Research alone will not provide the revenue streams for business that are critical for Maine companies to be profitable, and it’s profitability that enables Maine’s economy to grow. The private sector must drive this process, and yes, we believe Maine’s research institutions certainly play a critical role. 

The Maine Technology Institute’s core mission has gained emphasis on commercialization over the past year, and this emphasis will be underscored with new leadership. When funds for research and development are identified, the institute stands ready to administer a program that complements its core mission, and our promise to the taxpayer is to invest your funds wisely and make Maine a national leader bringing prosperity home.

Research and development with a focus on commercialization is a key component of Maine’s overall strategy for future economic development. Investing money in critical early stage development helps significantly in driving new products and services to market. This investment also gives businesses the opportunity to expand, leading to new jobs and increased economic prosperity for all of Maine.

On May 31, the Maine Legislature rightfully sustained the governor’s veto of L.D. 225, “An Act to Authorize a General Fund Bond Issue in the amount of $20 million to Fund Research and Development.” 

There will be a way – other than taking on debt – to increase Maine’s capacity for research and development. Since 2007, 289 jobs have been created with the $26.8 million of bond funds administered as the Maine Technology Asset Fund. Maine taxpayers paid more than $92,000 per job.

According to the 2011 Maine Comprehensive Research and Development Evaluation, industry and business development R&D programs received approximately 22 percent of funding, while university, nonprofit and research-based programs received 78 percent of the R&D funds.

In Maine, investment has been heavily weighted toward research, especially to universities, with less support for business development and growth. I will repeat here that we believe Maine’s research institutions certainly play a critical role in the process, and further, collaboration with the private sector will result in effectively and efficiently getting products to market, which is a positive force on Maine’s economy.

Although we have made progress on developing an infrastructure that allows for increased capacity for research, let’s be sure that our decisions harness this capacity in a way that leads to jobs, revenue and profits. Maine taxpayers should expect this.

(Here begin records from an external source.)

Background: an optimization exercise with open tools, aiming at a short achievable clock period and few clock cycles. Do not read the settings as production practice. The RTL was checked by simulation tests, not by an equivalence proof against the original design. Power figures rest on the tool's default switching activity, not on a simulated workload.

$ cat tsld_font.hex
000000000000
0000005f0000
00d3d102bb6a
00ee5eda4ccd
00296f904531
00426edf1f5f
008d9c2ca08f
00bbf5bc5a2f
0069bcfa8717
0034252a8195
0057d63013b8
000656750652
00beb0fa82f7
00a9f001006a
002d94c529de
001b6aa71949
00bc2e93aee2
009886f53b60
00ce54d3e9b5
007fdf1e3b0a
008ec1cdbc37
006f96412fab
000a21f5ea84
00ddfb4d2afa
003af72602d5
006228578a59
00b60f0c0352
00ccfe631471
00c502c92deb
0083ad375eb6
000f9f7b1fc2
00c5537da003
00f3ec6bf79c
007e1111117e
00a9c45d338c
0014268e1eb2
0055f7e42a7e
00492929343b
00b285178926
007ea8002500
00ef9bd52fe2
00814318d9cc
00c0ca1067c0
003e2e6a75f4
005f062fe0eb
002d2d652d54
00e484d2ae92
00b18369f53f
00a4111e536a
009fa031be75
008722bf3392
004a91543be4
00c5b1828920
00420fcce4ab
00cc5d0b6dc6
00a11b928984
00e15f2711c2
00bf4609a2b5
004e665eaf71
00bc4f439c72
0072430c7a7e
00eb22583807
00cda0f8ad00
009a1c0715ef
007d65dc30df
00e63559452e
0063d850b94c
00c85e4d9d13
0029306b0add
003b4ed12414
002603336c55
00ca0883f31d
00dd516457ff
00267c193d0a
008891423494
0048bdfa285b
001817dfdb09
00a8818c3587
000386fb68f6
0088962685c7
00e6c8c39653
0006706a7529
0063de07a95f
00a88ad0ac5a
007078510498
00cc6350510b
009f9061204c
00f37c1c910e
00082c9d181e
0037d54f0df0
00787f751886
0038e7386c0f
006229c8be54
00feff3d8b96
002eec78fdaf
$ cat run.sh
#!/bin/bash
# synth_recipe.tcl (not shown) runs the flow's synth.tcl, then flattens the netlist and writes it again
# the make line also repeats each setting of config.mk as NAME=value (left out here)
make -C /OpenROAD-flow-scripts/flow DESIGN_CONFIG=/design/flow/config.mk WORK_HOME=/design/flow/orfs CLKGATE_MAP_FILE= SYNTH_SCRIPT=/design/flow/synth_recipe.tcl finish
$ cat config.mk
export PLATFORM = sky130hd
export DESIGN_NAME = tsld_raster
export DESIGN_NICKNAME = tsld_raster
export VERILOG_FILES = /design/flow/design.v
export SDC_FILE = /design/flow/constraint.sdc
export NUM_CORES = 4
export LEC_CHECK = 0
export CAP_MARGIN = 20
export CORE_MARGIN = 2
export CORE_UTILIZATION = 30
export PLACE_DENSITY = 0.5
export SLEW_MARGIN = 20
$ cat constraint.sdc
create_clock -name core_clock -period 16.0 [get_ports {clk}]
set_input_delay 3.2000 -clock core_clock [delete_from_list [all_inputs] [get_ports {clk}]]
set_output_delay 3.2000 -clock core_clock [all_outputs]
set_load 0.01 [all_outputs]
$ cat design.v
module tsld_raster #(
    parameter W          = 32,
    parameter H          = 16,
    parameter FONT_COUNT = 95
) (
    input             clk,
    input             rst,
    input             cmd_valid,
    output            cmd_ready,
    input      [31:0] cmd_w0,
    input      [31:0] cmd_w1,
    input      [31:0] cmd_w2,
    input      [31:0] cmd_w3,
    output            pix_we,
    output      [4:0] pix_x,
    output      [3:0] pix_y,
    output     [23:0] pix_color,
    output            busy,
    output reg        halted,
    output reg  [3:0] fault_cause,
    output reg  [7:0] fault_op
);
    reg [47:0] font [0:FONT_COUNT-1];
    initial $readmemh("tsld_font.hex", font);
    localparam S_IDLE   = 4'd0;
    localparam S_HALT   = 4'd1;
    localparam S_RUN    = 4'd2;    
    localparam S_LINE0  = 4'd3;    
    localparam S_LINE   = 4'd4;    
    localparam S_RSET   = 4'd5;    
    localparam S_RECT   = 4'd6;    
    localparam S_RFILL  = 4'd7;    
    localparam S_CCHK   = 4'd8;    
    localparam S_CSPAN  = 4'd9;    
    localparam S_CPLOT  = 4'd10;   
    localparam S_CSTEP  = 4'd11;   
    localparam S_FILL   = 4'd12;
    localparam S_GCHK   = 4'd13;   
    localparam S_GLYPH  = 4'd14;
    localparam OP_NOP   = 8'h00;
    localparam OP_PIXEL = 8'h01;
    localparam OP_LINE  = 8'h02;
    localparam OP_RECT  = 8'h03;
    localparam OP_RECTF = 8'h04;
    localparam OP_CIRC  = 8'h05;
    localparam OP_CIRCF = 8'h06;
    localparam OP_FILL  = 8'h07;
    localparam OP_GLYPH = 8'h08;
    reg [3:0] state;
    reg         is_filled;           
    reg  [23:0] col_o;               
    reg  [23:0] col_f;               
    reg  signed [31:0] ax, ay;       
    reg  signed [31:0] bx, by;       
    reg   [7:0] chr;
    reg  signed [31:0] px, py;
    reg  [31:0] cnt;
    reg         vert;
    reg  [23:0] pcol;
    reg   [3:0] ret;
    reg         steep;
    reg  signed [31:0] lx, ly, lend, ldx, ldy, lerr;
    reg         ystep_up;
    reg  signed [31:0] xm, ym, rw, rh;
    reg   [1:0] phase;
    reg  [31:0] outer;
    reg  signed [31:0] rx, ry, cerr;
    reg   [2:0] k;
    reg   [1:0] span;
    reg         done_f;
    reg  [47:0] gbits;
    reg   [2:0] gcx, gcy;
    wire  [7:0] op = cmd_w0[31:24];
    wire        op_legal = (op <= OP_GLYPH);
    reg         rsv_bad;
    always @(*) begin
        case (op)
            OP_NOP:   rsv_bad = (cmd_w0[23:0] != 24'd0);
            OP_RECTF: rsv_bad = (cmd_w3[31:24] != 8'd0);
            OP_CIRC:  rsv_bad = (cmd_w2[31:16] != 16'd0);
            OP_CIRCF: rsv_bad = (cmd_w2[31:16] != 16'd0) || (cmd_w3[31:24] != 8'd0);
            OP_GLYPH: rsv_bad = (cmd_w2[31:8] != 24'd0);
            default:  rsv_bad = 1'b0;
        endcase
    end
    wire signed [31:0] w1x = {{16{cmd_w1[31]}}, cmd_w1[31:16]};
    wire signed [31:0] w1y = {{16{cmd_w1[15]}}, cmd_w1[15:0]};
    wire signed [31:0] w2x = {{16{cmd_w2[31]}}, cmd_w2[31:16]};
    wire signed [31:0] w2y = {{16{cmd_w2[15]}}, cmd_w2[15:0]};
    wire signed [31:0] w2r = {{16{cmd_w2[15]}}, cmd_w2[15:0]};
    assign cmd_ready = (state == S_IDLE) || (state == S_HALT);
    assign busy      = (state != S_IDLE) && (state != S_HALT);
    wire   accept    = cmd_valid && (state == S_IDLE);
    wire signed [31:0] l_adx = (bx > ax) ? (bx - ax) : (ax - bx);
    wire signed [31:0] l_ady = (by > ay) ? (by - ay) : (ay - by);
    wire               l_steep = (l_ady > l_adx);
    wire signed [31:0] s_x0 = l_steep ? ay : ax;
    wire signed [31:0] s_y0 = l_steep ? ax : ay;
    wire signed [31:0] s_x1 = l_steep ? by : bx;
    wire signed [31:0] s_y1 = l_steep ? bx : by;
    wire               l_swap = (s_x0 > s_x1);
    wire signed [31:0] t_x0 = l_swap ? s_x1 : s_x0;
    wire signed [31:0] t_y0 = l_swap ? s_y1 : s_y0;
    wire signed [31:0] t_x1 = l_swap ? s_x0 : s_x1;
    wire signed [31:0] t_y1 = l_swap ? s_y0 : s_y1;
    wire signed [31:0] t_dx = t_x1 - t_x0;
    wire signed [31:0] t_dy = (t_y1 > t_y0) ? (t_y1 - t_y0) : (t_y0 - t_y1);
    wire signed [31:0] l_err_n  = lerr - ldy;
    wire signed [31:0] c_ry_n = ry + 32'sd1;
    wire signed [31:0] c_rx_n = rx - 32'sd1;
    reg               plot_en;
    reg signed [31:0] plot_x, plot_y;
    reg        [23:0] plot_c;
    always @(*) begin
        plot_en = 1'b0;
        plot_x  = px;
        plot_y  = py;
        plot_c  = pcol;
        case (state)
            S_RUN, S_FILL: begin
                plot_en = 1'b1;
            end
            S_LINE: begin
                plot_en = 1'b1;
                plot_x  = steep ? ly : lx;
                plot_y  = steep ? lx : ly;
                plot_c  = col_o;
            end
            S_CPLOT: begin
                plot_en = 1'b1;
                plot_c  = col_o;
                case (k)
                    3'd0: begin plot_x = ax + rx; plot_y = ay + ry; end
                    3'd1: begin plot_x = ax + ry; plot_y = ay + rx; end
                    3'd2: begin plot_x = ax - rx; plot_y = ay + ry; end
                    3'd3: begin plot_x = ax - ry; plot_y = ay + rx; end
                    3'd4: begin plot_x = ax - rx; plot_y = ay - ry; end
                    3'd5: begin plot_x = ax - ry; plot_y = ay - rx; end
                    3'd6: begin plot_x = ax + rx; plot_y = ay - ry; end
                    default: begin plot_x = ax + ry; plot_y = ay - rx; end
                endcase
            end
            S_GLYPH: begin
                plot_en = gbits[{gcx, gcy}];
                plot_x  = ax + {29'd0, gcx};
                plot_y  = ay + {29'd0, gcy};
                plot_c  = col_o;
            end
            default: ;
        endcase
    end
    wire in_bounds = (plot_x >= 0) && (plot_x < W) && (plot_y >= 0) && (plot_y < H);
    assign pix_we    = plot_en && in_bounds;
    assign pix_x     = plot_x[4:0];
    assign pix_y     = plot_y[3:0];
    assign pix_color = plot_c;
    always @(posedge clk) begin
        if (rst) begin
            state       <= S_IDLE;
            halted      <= 1'b0;
            fault_cause <= 4'd0;
            fault_op    <= 8'd0;
        end else begin
            case (state)
                S_IDLE: if (accept) begin
                    col_o     <= cmd_w0[23:0];
                    col_f     <= cmd_w3[23:0];
                    ax        <= w1x;
                    ay        <= w1y;
                    bx        <= w2x;
                    by        <= w2y;
                    chr       <= cmd_w2[7:0];
                    is_filled <= (op == OP_RECTF) || (op == OP_CIRCF);
                    if (!op_legal) begin
                        halted      <= 1'b1;
                        fault_cause <= 4'd1;
                        fault_op    <= op;
                        state       <= S_HALT;
                    end else if (rsv_bad) begin
                        halted      <= 1'b1;
                        fault_cause <= 4'd2;
                        fault_op    <= op;
                        state       <= S_HALT;
                    end else begin
                        case (op)
                            OP_PIXEL: begin
                                px    <= w1x;
                                py    <= w1y;
                                cnt   <= 32'd0;
                                vert  <= 1'b0;
                                pcol  <= cmd_w0[23:0];
                                ret   <= S_IDLE;
                                state <= S_RUN;
                            end
                            OP_LINE:  state <= S_LINE0;
                            OP_RECT,
                            OP_RECTF: state <= S_RSET;
                            OP_CIRC,
                            OP_CIRCF: begin
                                rx     <= w2r;
                                ry     <= 32'sd0;
                                cerr   <= 32'sd1 - w2r;
                                done_f <= 1'b0;
                                state  <= S_CCHK;
                            end
                            OP_FILL: begin
                                px    <= 32'sd0;
                                py    <= 32'sd0;
                                pcol  <= cmd_w0[23:0];
                                state <= S_FILL;
                            end
                            OP_GLYPH: state <= S_GCHK;
                            default:  state <= S_IDLE;    
                        endcase
                    end
                end
                S_HALT: ;    
                S_RUN: begin
                    if (cnt == 32'd0) begin
                        state <= ret;
                    end else begin
                        if (vert) py <= py + 32'sd1;
                        else      px <= px + 32'sd1;
                        cnt <= cnt - 32'd1;
                    end
                end
                S_LINE0: begin
                    pcol <= col_o;
                    ret  <= S_IDLE;
                    vert <= (ax == bx);
                    if (ax == bx) begin
                        px    <= ax;
                        py    <= (ay < by) ? ay : by;
                        cnt   <= l_ady;
                        state <= S_RUN;
                    end else if (ay == by) begin
                        px    <= (ax < bx) ? ax : bx;
                        py    <= ay;
                        cnt   <= l_adx;
                        state <= S_RUN;
                    end else begin
                        steep    <= l_steep;
                        lx       <= t_x0;
                        ly       <= t_y0;
                        lend     <= t_x1;
                        ldx      <= t_dx;
                        ldy      <= t_dy;
                        lerr     <= t_dx >>> 1;
                        ystep_up <= (t_y0 < t_y1);
                        state    <= S_LINE;
                    end
                end
                S_LINE: begin
                    if (lx == lend) begin
                        state <= S_IDLE;
                    end else begin
                        lx <= lx + 32'sd1;
                        if (l_err_n < 0) begin
                            ly   <= ystep_up ? (ly + 32'sd1) : (ly - 32'sd1);
                            lerr <= l_err_n + ldx;
                        end else begin
                            lerr <= l_err_n;
                        end
                    end
                end
                S_RSET: begin
                    xm    <= (ax < bx) ? ax : bx;
                    ym    <= (ay < by) ? ay : by;
                    rw    <= l_adx;
                    rh    <= l_ady;
                    phase <= 2'd0;
                    outer <= 32'd0;
                    state <= is_filled ? S_RFILL : S_RECT;
                end
                S_RECT: begin
                    pcol  <= col_o;
                    phase <= phase + 2'd1;
                    ret   <= (phase == 2'd3) ? S_IDLE : S_RECT;
                    state <= S_RUN;
                    case (phase)
                        2'd0: begin px <= xm;      py <= ym;      cnt <= rw; vert <= 1'b0; end
                        2'd1: begin px <= xm;      py <= ym + rh; cnt <= rw; vert <= 1'b0; end
                        2'd2: begin px <= xm;      py <= ym;      cnt <= rh; vert <= 1'b1; end
                        default: begin px <= xm + rw; py <= ym;   cnt <= rh; vert <= 1'b1; end
                    endcase
                end
                S_RFILL: begin
                    pcol  <= col_f;
                    outer <= outer + 32'd1;
                    state <= S_RUN;
                    if (rh > rw) begin
                        px   <= xm + outer;
                        py   <= ym;
                        cnt  <= rh;
                        vert <= 1'b1;
                        if (outer == rw) ret <= (col_o != col_f) ? S_RECT : S_IDLE;
                        else             ret <= S_RFILL;
                    end else begin
                        px   <= xm;
                        py   <= ym + outer;
                        cnt  <= rw;
                        vert <= 1'b0;
                        if (outer == rh) ret <= (col_o != col_f) ? S_RECT : S_IDLE;
                        else             ret <= S_RFILL;
                    end
                end
                S_CCHK: begin
                    k    <= 3'd0;
                    span <= 2'd0;
                    if (rx >= ry) state <= is_filled ? S_CSPAN : S_CPLOT;
                    else          state <= S_IDLE;
                end
                S_CSPAN: begin
                    pcol <= col_f;
                    vert <= 1'b0;
                    case (span)
                        2'd0: begin
                            px <= ax - rx; py <= ay + ry; cnt <= rx <<< 1;
                            span <= 2'd1; ret <= S_CSPAN; state <= S_RUN;
                        end
                        2'd1: begin
                            px <= ax - rx; py <= ay - ry; cnt <= rx <<< 1;
                            span <= 2'd2; ret <= S_CSPAN; state <= S_RUN;
                        end
                        2'd2: begin
                            if (!done_f) begin
                                px <= ax - ry; py <= ay + rx; cnt <= ry <<< 1;
                                span <= 2'd3; ret <= S_CSPAN; state <= S_RUN;
                            end else begin
                                state <= S_CPLOT;
                            end
                        end
                        default: begin
                            px <= ax - ry; py <= ay - rx; cnt <= ry <<< 1;
                            done_f <= 1'b1; ret <= S_CPLOT; state <= S_RUN;
                        end
                    endcase
                end
                S_CPLOT: begin
                    k <= k + 3'd1;
                    if (k == 3'd7) state <= S_CSTEP;
                end
                S_CSTEP: begin
                    ry <= c_ry_n;
                    if (cerr < 0) begin
                        cerr <= cerr + (c_ry_n <<< 1) + 32'sd1;
                    end else begin
                        rx     <= c_rx_n;
                        cerr   <= cerr + ((c_ry_n - c_rx_n + 32'sd1) <<< 1);
                        done_f <= 1'b0;
                    end
                    state <= S_CCHK;
                end
                S_FILL: begin
                    if (px == W - 1) begin
                        px <= 32'sd0;
                        if (py == H - 1) state <= S_IDLE;
                        else             py <= py + 32'sd1;
                    end else begin
                        px <= px + 32'sd1;
                    end
                end
                S_GCHK: begin
                    gcx <= 3'd0;
                    gcy <= 3'd0;
                    if (chr < 8'd32 || chr >= 8'd32 + FONT_COUNT) begin
                        halted      <= 1'b1;
                        fault_cause <= 4'd3;
                        fault_op    <= OP_GLYPH;
                        state       <= S_HALT;
                    end else begin
                        gbits <= font[chr - 8'd32];
                        state <= S_GLYPH;
                    end
                end
                S_GLYPH: begin
                    gcy <= gcy + 3'd1;
                    if (gcy == 3'd7) begin
                        gcx <= gcx + 3'd1;
                        if (gcx == 3'd5) state <= S_IDLE;
                    end
                end
                default: state <= S_IDLE;
            endcase
        end
    end
endmodule
This is an optimization exercise on Yosys and OpenROAD, whose aim is a short achievable clock period and few clock cycles, not a production implementation. Function was checked by simulation only, so behaviour that the tests miss may differ from the original. No activity file was given, so power comes from the tool's default toggle rates.

==> design.v <==
module lcd_packer (
    input  wire        clk,
    input  wire        rst,
    input  wire        clear,       
    input  wire        cw_valid,
    input  wire [8:0]  cw,
    output wire        cw_ready,
    output reg         out_valid,
    output reg  [15:0] out_data,
    output reg         out_last,
    input  wire        out_ready,
    output wire        empty        
);
    reg [31:0] acc;     
    reg [4:0]  nbits;   
    reg [9:0]  cnt;     
    assign cw_ready = !out_valid || out_ready;
    assign empty    = !out_valid;
    wire        push     = cw_valid && cw_ready;
    wire [31:0] cw_align = {cw, 23'd0} >> nbits;
    wire [31:0] acc_new  = acc | cw_align;
    wire [4:0]  nb_new   = nbits + 5'd9;
    wire        emit     = (nb_new >= 5'd16);
    always @(posedge clk) begin
        if (rst) begin
            acc       <= 32'd0;
            nbits     <= 5'd0;
            cnt       <= 10'd0;
            out_valid <= 1'b0;
            out_data  <= 16'd0;
            out_last  <= 1'b0;
        end else begin
            if (out_valid && out_ready)
                out_valid <= 1'b0;
            if (clear) begin
                acc   <= 32'd0;
                nbits <= 5'd0;
                cnt   <= 10'd0;
            end else if (push) begin
                cnt <= cnt + 10'd1;
                if (emit) begin
                    out_valid <= 1'b1;
                    out_data  <= acc_new[31:16];
                    out_last  <= (cnt == 10'd1023);
                    acc       <= acc_new << 16;
                    nbits     <= nb_new - 5'd16;
                end else begin
                    acc   <= acc_new;
                    nbits <= nb_new;
                end
            end
        end
    end
endmodule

The LePage administration operates in the best interest of Maine taxpayers. Right now there are more than 46,000 small businesses in Maine, and they are the backbone of our economy. If our state is to remain Open for Business, we need to make sure our private sector gets access to the capital it needs at the most critical time.

We also have to be constantly mindful of our responsible use of taxpayer dollars. Yes, R&D is a part of Maine’s economic future. Yes, innovation is a key for Maine businesses to thrive and expand, and yes, Maine’s taxpayers should expect that we remain focused on a return on investment by crafting a research and development strategy that includes a focus on commercialization when state funds are in play. This administration’s commitment is to always act in the best interest of taxpayers.

George Gervais is commissioner of the Maine Department of Economic and Community Development.